→ **Problem**:
Please state how many lines of the material contain "without", giving nothing but the number.

→ **Records shown**:
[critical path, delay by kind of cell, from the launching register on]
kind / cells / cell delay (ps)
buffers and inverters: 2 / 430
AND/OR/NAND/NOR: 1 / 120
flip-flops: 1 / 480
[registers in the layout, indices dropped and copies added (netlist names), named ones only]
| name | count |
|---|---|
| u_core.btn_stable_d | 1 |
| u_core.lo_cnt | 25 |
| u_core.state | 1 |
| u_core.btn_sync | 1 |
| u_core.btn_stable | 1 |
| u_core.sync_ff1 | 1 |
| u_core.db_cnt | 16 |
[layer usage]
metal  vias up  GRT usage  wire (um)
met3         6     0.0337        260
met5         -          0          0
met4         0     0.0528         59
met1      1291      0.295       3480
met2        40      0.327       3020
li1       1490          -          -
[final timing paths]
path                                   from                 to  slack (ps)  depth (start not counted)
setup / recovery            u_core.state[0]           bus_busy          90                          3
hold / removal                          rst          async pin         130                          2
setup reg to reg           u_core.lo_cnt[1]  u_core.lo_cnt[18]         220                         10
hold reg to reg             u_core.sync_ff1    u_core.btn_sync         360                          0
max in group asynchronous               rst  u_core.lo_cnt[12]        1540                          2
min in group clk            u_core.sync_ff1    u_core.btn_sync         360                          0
`src/rtl/wave_meter.sv`:
```
// wave_meter: gated waveform measurement block.
//   A hysteresis comparator turns the sample stream into a level. Over a
//   window of GATE_CYC clocks the block counts rising level transitions
//   (frequency), high cycles (duty) and, optionally, sample extremes.
//   Duty percent is then produced by a serial repeated-subtraction divider.
//
// Parameters:
//   GATE_CYC     measurement window length in clk cycles
//   HYST         comparator hysteresis in LSBs
// Ports:
//   clk, rst_n   clock, asynchronous active-low reset
//   sample       12-bit unsigned waveform sample
//   sample_valid sample qualifier
//   start        single-cycle measurement request (honoured in IDLE only)
//   cont         back-to-back measurements while high
//   freq_out     rising crossings in the last window
//   duty_out     percent of window cycles with the level high (0-100)
//   vmax_out     largest sample in the last window (0 without min/max)
//   vmin_out     smallest sample in the last window (0 without min/max)
//   meas_valid   one-cycle pulse when all results update
//   busy         FSM not idle
//   ovf          edge counter saturated in the last window
// Configuration:
//   WAVE_METER_MINMAX_EN  enables min/max tracking and an adaptive threshold
//                         of (max+min)>>1 taken from the previous window.

module wave_meter #(
  parameter int unsigned GATE_CYC = 100000000,
  parameter int unsigned HYST     = 64
) (
  input  logic        clk,
  input  logic        rst_n,
  input  logic [11:0] sample,
  input  logic        sample_valid,
  input  logic        start,
  input  logic        cont,
  output logic [19:0] freq_out,
  output logic [6:0]  duty_out,
  output logic [11:0] vmax_out,
  output logic [11:0] vmin_out,
  output logic        meas_valid,
  output logic        busy,
  output logic        ovf
);

  localparam int unsigned CW      = $clog2(GATE_CYC + 1);
  localparam int unsigned DIV_RAW = GATE_CYC / 100;
  localparam int unsigned DIV     = (DIV_RAW == 0) ? 1 : DIV_RAW;
  localparam logic [11:0] HYST12  = (HYST > 4095) ? 12'hFFF : 12'(HYST);
  localparam logic [11:0] THR_RST = 12'h800;
  localparam logic [19:0] EDGE_MAX = 20'hFFFFF;
  localparam logic [6:0]  DUTY_MAX = 7'd100;

  localparam logic [1:0] S_IDLE   = 2'd0;
  localparam logic [1:0] S_GATE   = 2'd1;
  localparam logic [1:0] S_DIVIDE = 2'd2;
  localparam logic [1:0] S_DONE   = 2'd3;

  logic [1:0]    state;
  logic [1:0]    state_nx;
  logic [11:0]   thr;
  logic          level;
  logic          level_nx;
  logic [11:0]   hi_thr;
  logic [11:0]   lo_thr;
  logic [CW-1:0] win_cnt;
  logic [CW-1:0] high_cnt;
  logic [CW-1:0] high_cnt_nx;
  logic [CW-1:0] rem;
  logic [6:0]    quot;
  logic [19:0]   edge_cnt;
  logic          ovf_win;
  logic          gate_entry;
  logic          rise_c;
  logic          div_done_c;

  // Clamped comparator thresholds around thr.
  always_comb begin
    hi_thr = 12'hFFF;
    lo_thr = 12'h000;
    if (32'(thr) + HYST <= 32'd4095) hi_thr = thr + HYST12;
    if (HYST <= 32'(thr))            lo_thr = thr - HYST12;
  end

  // Hysteresis comparator; level only moves on a qualified sample.
  always_comb begin
    level_nx = level;
    if (sample_valid) begin
      if (sample >= hi_thr)     level_nx = 1'b1;
      else if (sample < lo_thr) level_nx = 1'b0;
    end
  end

  // Window event detection uses the level including this cycle's sample,
  // so a sample on the last gate cycle still lands in the current window.
  always_comb begin
    rise_c      = (state == S_GATE) && !level && level_nx;
    high_cnt_nx = high_cnt + CW'((state == S_GATE) && level_nx);
    div_done_c  = (rem < CW'(DIV)) || (quot == DUTY_MAX);
    gate_entry  = (state_nx == S_GATE) && (state != S_GATE);
  end

  // State register.
  always_ff @(posedge clk or negedge rst_n) begin
    if (!rst_n) state <= S_IDLE;
    else        state <= state_nx;
  end

  // Next-state logic.
  always_comb begin
    state_nx = state;
    case (state)
      S_IDLE:   if (start || cont) state_nx = S_GATE;
      S_GATE:   if (win_cnt == CW'(GATE_CYC - 1)) state_nx = S_DIVIDE;
      S_DIVIDE: if (div_done_c) state_nx = S_DONE;
      S_DONE:   state_nx = cont ? S_GATE : S_IDLE;
      default:  state_nx = S_IDLE;
    endcase
  end

  // Window counters, divider and result registers.
  always_ff @(posedge clk or negedge rst_n) begin
    if (!rst_n) begin
      level      <= 1'b0;
      win_cnt    <= '0;
      high_cnt   <= '0;
      edge_cnt   <= '0;
      ovf_win    <= 1'b0;
      rem        <= '0;
      quot       <= '0;
      freq_out   <= '0;
      duty_out   <= '0;
      ovf        <= 1'b0;
      meas_valid <= 1'b0;
      busy       <= 1'b0;
    end else begin
      level      <= level_nx;
      meas_valid <= (state == S_DONE);
      busy       <= (state_nx != S_IDLE);
      if (gate_entry) begin
        win_cnt  <= '0;
        high_cnt <= '0;
        edge_cnt <= '0;
        ovf_win  <= 1'b0;
      end else if (state == S_GATE) begin
        win_cnt  <= win_cnt + CW'(1);
        high_cnt <= high_cnt_nx;
        if (rise_c) begin
          if (edge_cnt == EDGE_MAX) ovf_win  <= 1'b1;
          else                      edge_cnt <= edge_cnt + 20'd1;
        end
      end
      // Divider is seeded with the final high count on the last gate cycle.
      if (state == S_GATE && state_nx == S_DIVIDE) begin
        rem  <= high_cnt_nx;
        quot <= '0;
      end else if (state == S_DIVIDE && !div_done_c) begin
        rem  <= rem - CW'(DIV);
        quot <= quot + 7'd1;
      end
      if (state == S_DONE) begin
        freq_out <= edge_cnt;
        duty_out <= quot;
        ovf      <= ovf_win;
      end
    end
  end

`ifdef WAVE_METER_MINMAX_EN
  logic [11:0] win_max;
  logic [11:0] win_min;

  // Per-window extremes; threshold re-centres on them for the next window.
  always_ff @(posedge clk or negedge rst_n) begin
    if (!rst_n) begin
      win_max  <= 12'h000;
      win_min  <= 12'hFFF;
      vmax_out <= 12'h000;
      vmin_out <= 12'h000;
      thr      <= THR_RST;
    end else begin
      if (gate_entry) begin
        win_max <= 12'h000;
        win_min <= 12'hFFF;
      end else if (state == S_GATE && sample_valid) begin
        if (sample > win_max) win_max <= sample;
        if (sample < win_min) win_min <= sample;
      end
      if (state == S_DONE) begin
        vmax_out <= win_max;
        vmin_out <= win_min;
        thr      <= 12'((13'(win_max) + 13'(win_min)) >> 1);
      end
    end
  end
`else
  assign vmax_out = 12'h000;
  assign vmin_out = 12'h000;
  assign thr      = THR_RST;
`endif

endmodule

```
`config.mk`:
```
export PLATFORM = sky130hd
export DESIGN_NAME = wave_meter
export DESIGN_NICKNAME = d
export VERILOG_FILES = /design/src/rtl/wave_meter.sv
export SDC_FILE = /design/constraint.sdc
export NUM_CORES = 1
export LEC_CHECK = 0
export BUFFER_PORTS_ARGS = -buffer_cell sky130_fd_sc_hd__clkbuf_2
export CAP_MARGIN = 20
export CORE_MARGIN = 1
export CORE_UTILIZATION = 33
export DETAILED_ROUTE_END_ITERATION = 6
export PLACE_DENSITY_LB_ADDON = 0.1
export SETUP_SLACK_MARGIN = 0.02
export SYNTH_ARGS = -nofsm -noshare
export SYNTH_HDL_FRONTEND = slang
export SYNTH_SLANG_ARGS = --single-unit
```
`constraint.sdc`:
```
create_clock -name clk -period 5.4 [get_ports clk]
set_clock_uncertainty 0.2 [all_clocks]
set_input_delay 0.81 -clock clk [delete_from_list [all_inputs] [get_ports clk]]
set_output_delay 0.81 -clock clk [all_outputs]
set_load 0.05 [all_outputs]
```
Yosys cells after proc, flatten, opt, wreduce, memory -nomap -nowiden
Cells that the tools add are included.
{ "totals": {"register_bits": 142, "in_bits": 17, "output_inout_bits": 54, "wordCells": 73} }
{ "op_classes": {"n_addsub": 5, "magnitude_cmp": 3, "n_eq_ne": 10, "mux": 24, "reduce_logical": 18} }
{ "ops": {"columns": ["op", "count"], "rows": [
  ["27-bit two-way mux", 6],
  ["20-bit two-way mux", 4],
  ["27-bit by 1-bit adder with 27-bit output", 1],
  ["27-bit by 1-bit adder with 27-bit output, second input constant", 1],
  ["27-bit equality test, second input constant", 1],
  ["27-bit by 20-bit less-than comparator with 1-bit output, second input constant", 1],
  ["27-bit by 20-bit subtractor with 27-bit output, second input constant", 1],
  ["20-bit by 1-bit adder with 20-bit output, second input constant", 1],
  ["20-bit equality test, second input constant", 1],
  ["7-bit two-way mux", 2],
  ["12-bit >= comparator, second input constant", 1],
  ["12-bit by 11-bit less-than comparator with 1-bit output, second input constant", 1],
  ["2-bit nonzero test", 5],
  ["1-bit two-way mux", 8],
  ["2-bit one-hot mux with 4 select lines", 1],
  ["7-bit by 1-bit adder with 7-bit output, second input constant", 1],
  ["7-bit equality test, second input constant", 1],
  ["2-bit equality test, second input constant", 3],
  ["1-bit logical AND", 6],
  ["2-bit two-way mux", 3],
  ["3-bit AND reduction", 2],
  ["2-bit by 1-bit equality test with 1-bit output, second input constant", 2],
  ["1-bit logical NOT", 2],
  ["2-bit logical NOT", 1],
  ["3 further kinds", 4]
]} }

Depth between registers and ports, before layout
{ "logic_depth": {"depth_word": 8, "ltp_mapped": 14, "depth_no_buf": 12} }

Least setup slack after synthesis
OpenSTA, ideal clock, no wires.
{ "synth_path": {"kind": "in2reg", "start": "input port sample[9]", "end": "register rem[18]", "setup_ns": 0.126, "arrival_time_ns": 2.983, "t_required_ns": 5.074, "setup_slack_ns": 2.091, "cell_stages": 11, "n_path_buf": 0, "cell_sequence": "nand3_1 o21ai_0 a21oi_1 nor3_1 ha_1 ha_1 nand3_1 nor4_2 nand3_1 xnor2_1 a221o_1"} }
{ "synth_between": {"elab_chain_cells": 7, "elab_cells_between_ends": 8, "cone_classes": "1 x add/sub; 2 x order compare; 4 x mux; 1 x reduce/logical"} }
{ "synth_lines": {"columns": ["element", "line_no", "source"], "rows": [
  ["start, declared", "33", "input logic [11:0] sample,"],
  ["12-bit by 11-bit less-than comparator with 1-bit output", "90", "else if (sample < lo_thr) level_nx = 1'b0;"],
  ["1-bit two-way mux", "90", null],
  ["1-bit two-way mux (*)", "89", "if (sample >= hi_thr) level_nx = 1'b1;"],
  ["1-bit two-way mux (*)", "88", "if (sample_valid) begin"],
  ["1-bit logical AND (*)", "98", "high_cnt_nx = high_cnt + CW'((state == S_GATE) && level_nx);"],
  ["27-bit by 1-bit adder with 27-bit output (*)", "98", null],
  ["27-bit two-way mux (*)", "154", "if (state == S_GATE && state_nx == S_DIVIDE) begin"],
  ["end signal, assigned", "155", "rem <= high_cnt_nx;"],
  ["end signal, assigned", "158", "rem <= rem - CW'(DIV);"],
  ["end, declared", "69", "logic [CW-1:0] rem;"]
]} }
Every way passes the cells marked *; elsewhere a longest branch is shown, timed or not.
A chain may end at the register's enable or synchronous reset.

Final worst setup path
{ "layout_path": {"start": "register rem[24]", "end": "register rem[23]"} }
{ "layout_between": {"elab_chain_cells": 7, "elab_cells_between_ends": 10, "cone_classes": "1 x order compare; 1 x eq/ne; 3 x mux; 5 x reduce/logical"} }
{ "layout_lines": {"columns": ["element", "line_no", "source"], "rows": [
  ["27-bit by 20-bit less-than comparator with 1-bit output (*)", "99", "div_done_c = (rem < CW'(DIV)) || (quot == DUTY_MAX);"],
  ["1-bit logical OR (*)", "99", null],
  ["2-bit two-way mux", "115", "S_DIVIDE: if (div_done_c) state_nx = S_DONE;"],
  ["2-bit one-hot mux with 4 select lines", "112", "case (state)"],
  ["2-bit equality test", "154", null],
  ["1-bit logical AND", "154", null],
  ["27-bit two-way mux / 2-bit nonzero test (equally long branches)", null, null]
]} }
Marks and branches as above.

==> flow_summary.yaml <==
clock_tree:
  cts_setup_buffers: 0
  cts_resized: 0
  root_buffer: "clkbuf_16"
  cts_tree: "yes"
  numClockSinks: 136
  htreeDepth: 4
  clock_latency_ps: 420
  cts_buffers: 17
  clk_pin_slew_ps: 60
  cts_buffer_depth: 2
  holdBufCountCts: 0
route:
  postRouteAntennaNets: 0
  wl_um: 16710
  drc: 0
  post_drt_wl_per_cell_um: 15.40
  vias: 5714
  drt_pass1_iterations: 4
  vias_per_cell: 5.266
  drt_iter0_drc: 247
sta:
  relSlewSlack: 0.3714
  tightest_slew_ps: 942.9
  min_period_ps: 3591
  setup_tns_ps: 0
  worst_slack_ps: 1809
  max_freq_mhz: 278.4
  slew_violations: 0
  rsz0062_at_grt: "false"
  finalCritPeriodShare: 0.6651
  setup_viol: 0
  finalHoldViolCount: 0
worst_setup_path:
  r2r_end: "rem[23]$_DFFE_PN0P_"
  slowest_stage: "or2_1"
  slowest_delay_ps: 700
  crit_arrival_ps: 3690
  cp-start-kind: "register"
  ff2ff_path_depth: 6
  cp_top_family: "simple AND/OR/NAND/NOR gates"
  crit_chain: "or4_4, or4_4, o211ai_2, or2_1, o21ai_0, a221o_1"
  r2r-start: "rem[24]$_DFFE_PN0P_"
  path_class: "register to register"
  r2r_setup_slack_ps: 1810
  worst-path-max-fanout: 24
  critPathMostFrequentCell: "or4_4"
  cp.required_ps: 5500
  cp-end-kind: "register"
  critical_path_buf_inv_count: 0
final_layout:
  drive_above_1_share: 0.1469
  nets: 821
  fillers: 2125
  diodes: 0
  syn2layout_area_growth_pct: 13.45
  final_cells: 1085
logic_synthesis:
  synth_cells: 763
  synthFlopType: "dfrtp_1"
  synthDistinctLibCells: 61
  synth_edf_count: 0
  syn_avg_cell_area_um2: 9.450
  yosysSeqAreaShare: 0.4720
  yosys_register_bits: 136
  ys_warn_count: 0
  async_reset_ff_frac: 1.000
  syn-cell-area_um2: 7211
global_routing:
  antenna_found_initial: 0
  grt_max_degree: 101
  grt_util_all_layers: 0.1605
  grt_pass1_vias: 5551
  grt_overflow: 0
  grt_pass1_wl_um: 28410
floorplanning:
  rows: 53
  fp.dieH_um: 149.8
  dieWidth_um: 149.8
  start_util: 0.3398
  io_pins: 71
  coreArea_um2: 21220
  die_area_um2: 22450
min_path:
  min_from: "rem[25]$_DFFE_PN0P_"
  hold_end: "rem[25]$_DFFE_PN0P_"
  hp-class: "register to register"
  hold_path_depth: 1
placement:
  portBuffers: 40
  gp_congestion: 0.7593
  pre_cts_slack_ps: 1689
  dp_cells: 1052
  dp_hpwl_um: 11270
status:
  status: "finished clean"
power_and_ir_drop:
  power_density_nw_per_um2: 299.7
  max-vdd-ir-drop_uv: 185.0
  power.leakage_nw: 3.476
flow_run:
  cap_viol_max_count: 0
## metrics by stage
stage                       util  instance area (um2)  hold WS, ps  power (mW)
final                     0.3855                 8180        276.9       2.452
after global routing      0.3855                 8180        287.3       2.569
after CTS                 0.3842                 8153        280.8       2.488
after detailed placement  0.3576                 7589        266.4       1.356
after global placement    0.3576                 7589        264.4       1.350
after floorplan                -                 7297        247.6       1.300
## cells in the final DEF (no fill, tap or decap), types with 9 or more instances in the layout
| cell | instances |
|---|---|
| nor2_1 | 64 |
| a31oi_1 | 11 |
| clkbuf_16 | 17 |
| nand3_1 | 50 |
| buf_4 | 9 |
| o21ai_0 | 70 |
| mux2i_1 | 9 |
| nand2_1 | 74 |
| or3_1 | 11 |
| mux2_2 | 25 |
| o31ai_1 | 15 |
| nor4_1 | 11 |
| nand4_1 | 23 |
| inv_1 | 14 |
| xnor2_1 | 22 |
| dfrtp_1 | 136 |
| xor2_1 | 15 |
| clkbuf_2 | 39 |
| conb_1 | 24 |
| nor3_1 | 15 |
| o211ai_1 | 16 |
| and3_1 | 11 |
| a21oi_1 | 18 |
## final cells by class
type,instances,area [um2],share of cell area
Clock buffer,18,439.2,0.05369
Clock inverter,14,125.1,0.01530
Multi-Input combinational cell,578,3515,0.4296
Timing Repair Buffer,50,301.5,0.03686
Inverter,14,52.55,0.006424
Sequential cell,136,3403,0.4160
Tap cell,275,344.1,0.04206
## cells by family (layout without fill, tap and decap cells)
group                      Yosys count  count (layout)  synth area share
AOI/OAI and AO/OA                  177             177            0.1588
xor gates and xnor gates            37              37           0.04494
adders and majority gates            7               7           0.01215
buffers and inverters               72              96           0.05327
DFF                                136             136            0.4720
muxes                               34              34           0.05154
other                                1              24         0.0005201
and+or+nand+nor                    299             299            0.2068
## report_power, final
part | switching, mW | internal [mW]
logic | 0.133 | 0.0653
clock network | 0.469 | 0.646
registers | 0.0688 | 1.07
total | 0.671 | 1.78
## routing by layer
layer  GRT usage  routed length, um  up-vias
met3     0.03049                481       16
met4     0.06010                231        0
met2      0.2549               7735       77
li1            -                  -     2799
met5           0                  0        -
met1      0.2162               8261     2822
## worst max path at each step
| stage | end | slack, ps | start | cells past startpoint |
|---|---|---|---|---|
| after global placement | rem[18]$_DFFE_PN0P_ | 1680 | sample[9] | 13 |
| after global routing | rem[23]$_DFFE_PN0P_ | 1580 | rem[23]$_DFFE_PN0P_ | 6 |
| after detailed placement | rem[18]$_DFFE_PN0P_ | 1690 | sample[9] | 13 |
| after floorplan | rem[18]$_DFFE_PN0P_ | 2090 | sample[9] | 11 |
| final | rem[23]$_DFFE_PN0P_ | 1810 | rem[24]$_DFFE_PN0P_ | 6 |
| after CTS | rem[18]$_DFFE_PN0P_ | 1830 | state[1]$_DFF_PN0_ | 11 |
## cells in the mapped netlist (14+ instances only)
master	instances	area share
clkbuf_1	28	0.015
dfrtp_1	136	0.47
o211ai_1	16	0.017
o21ai_0	70	0.049
xor2_1	15	0.018
nand3_1	50	0.035
nand4_1	23	0.020
nand2_1	74	0.039
o31ai_1	15	0.016
a21oi_1	18	0.012
nor3_1	16	0.011
inv_1	14	0.0073
mux2_2	25	0.039
xnor2_1	22	0.027
buf_4	28	0.029
nor2_1	64	0.033
## flip-flops by register name (all words and copies together) (netlist names)
register,cells
level,1
busy,1
ovf_win,1
edge_cnt,20
state,2
ovf,1
duty_out,7
quot,7
freq_out,20
meas_valid,1
win_cnt,27
high_cnt,27
rem,21
No activity file was read; power rests on OpenSTA's default activity.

→ **Final answer**:
3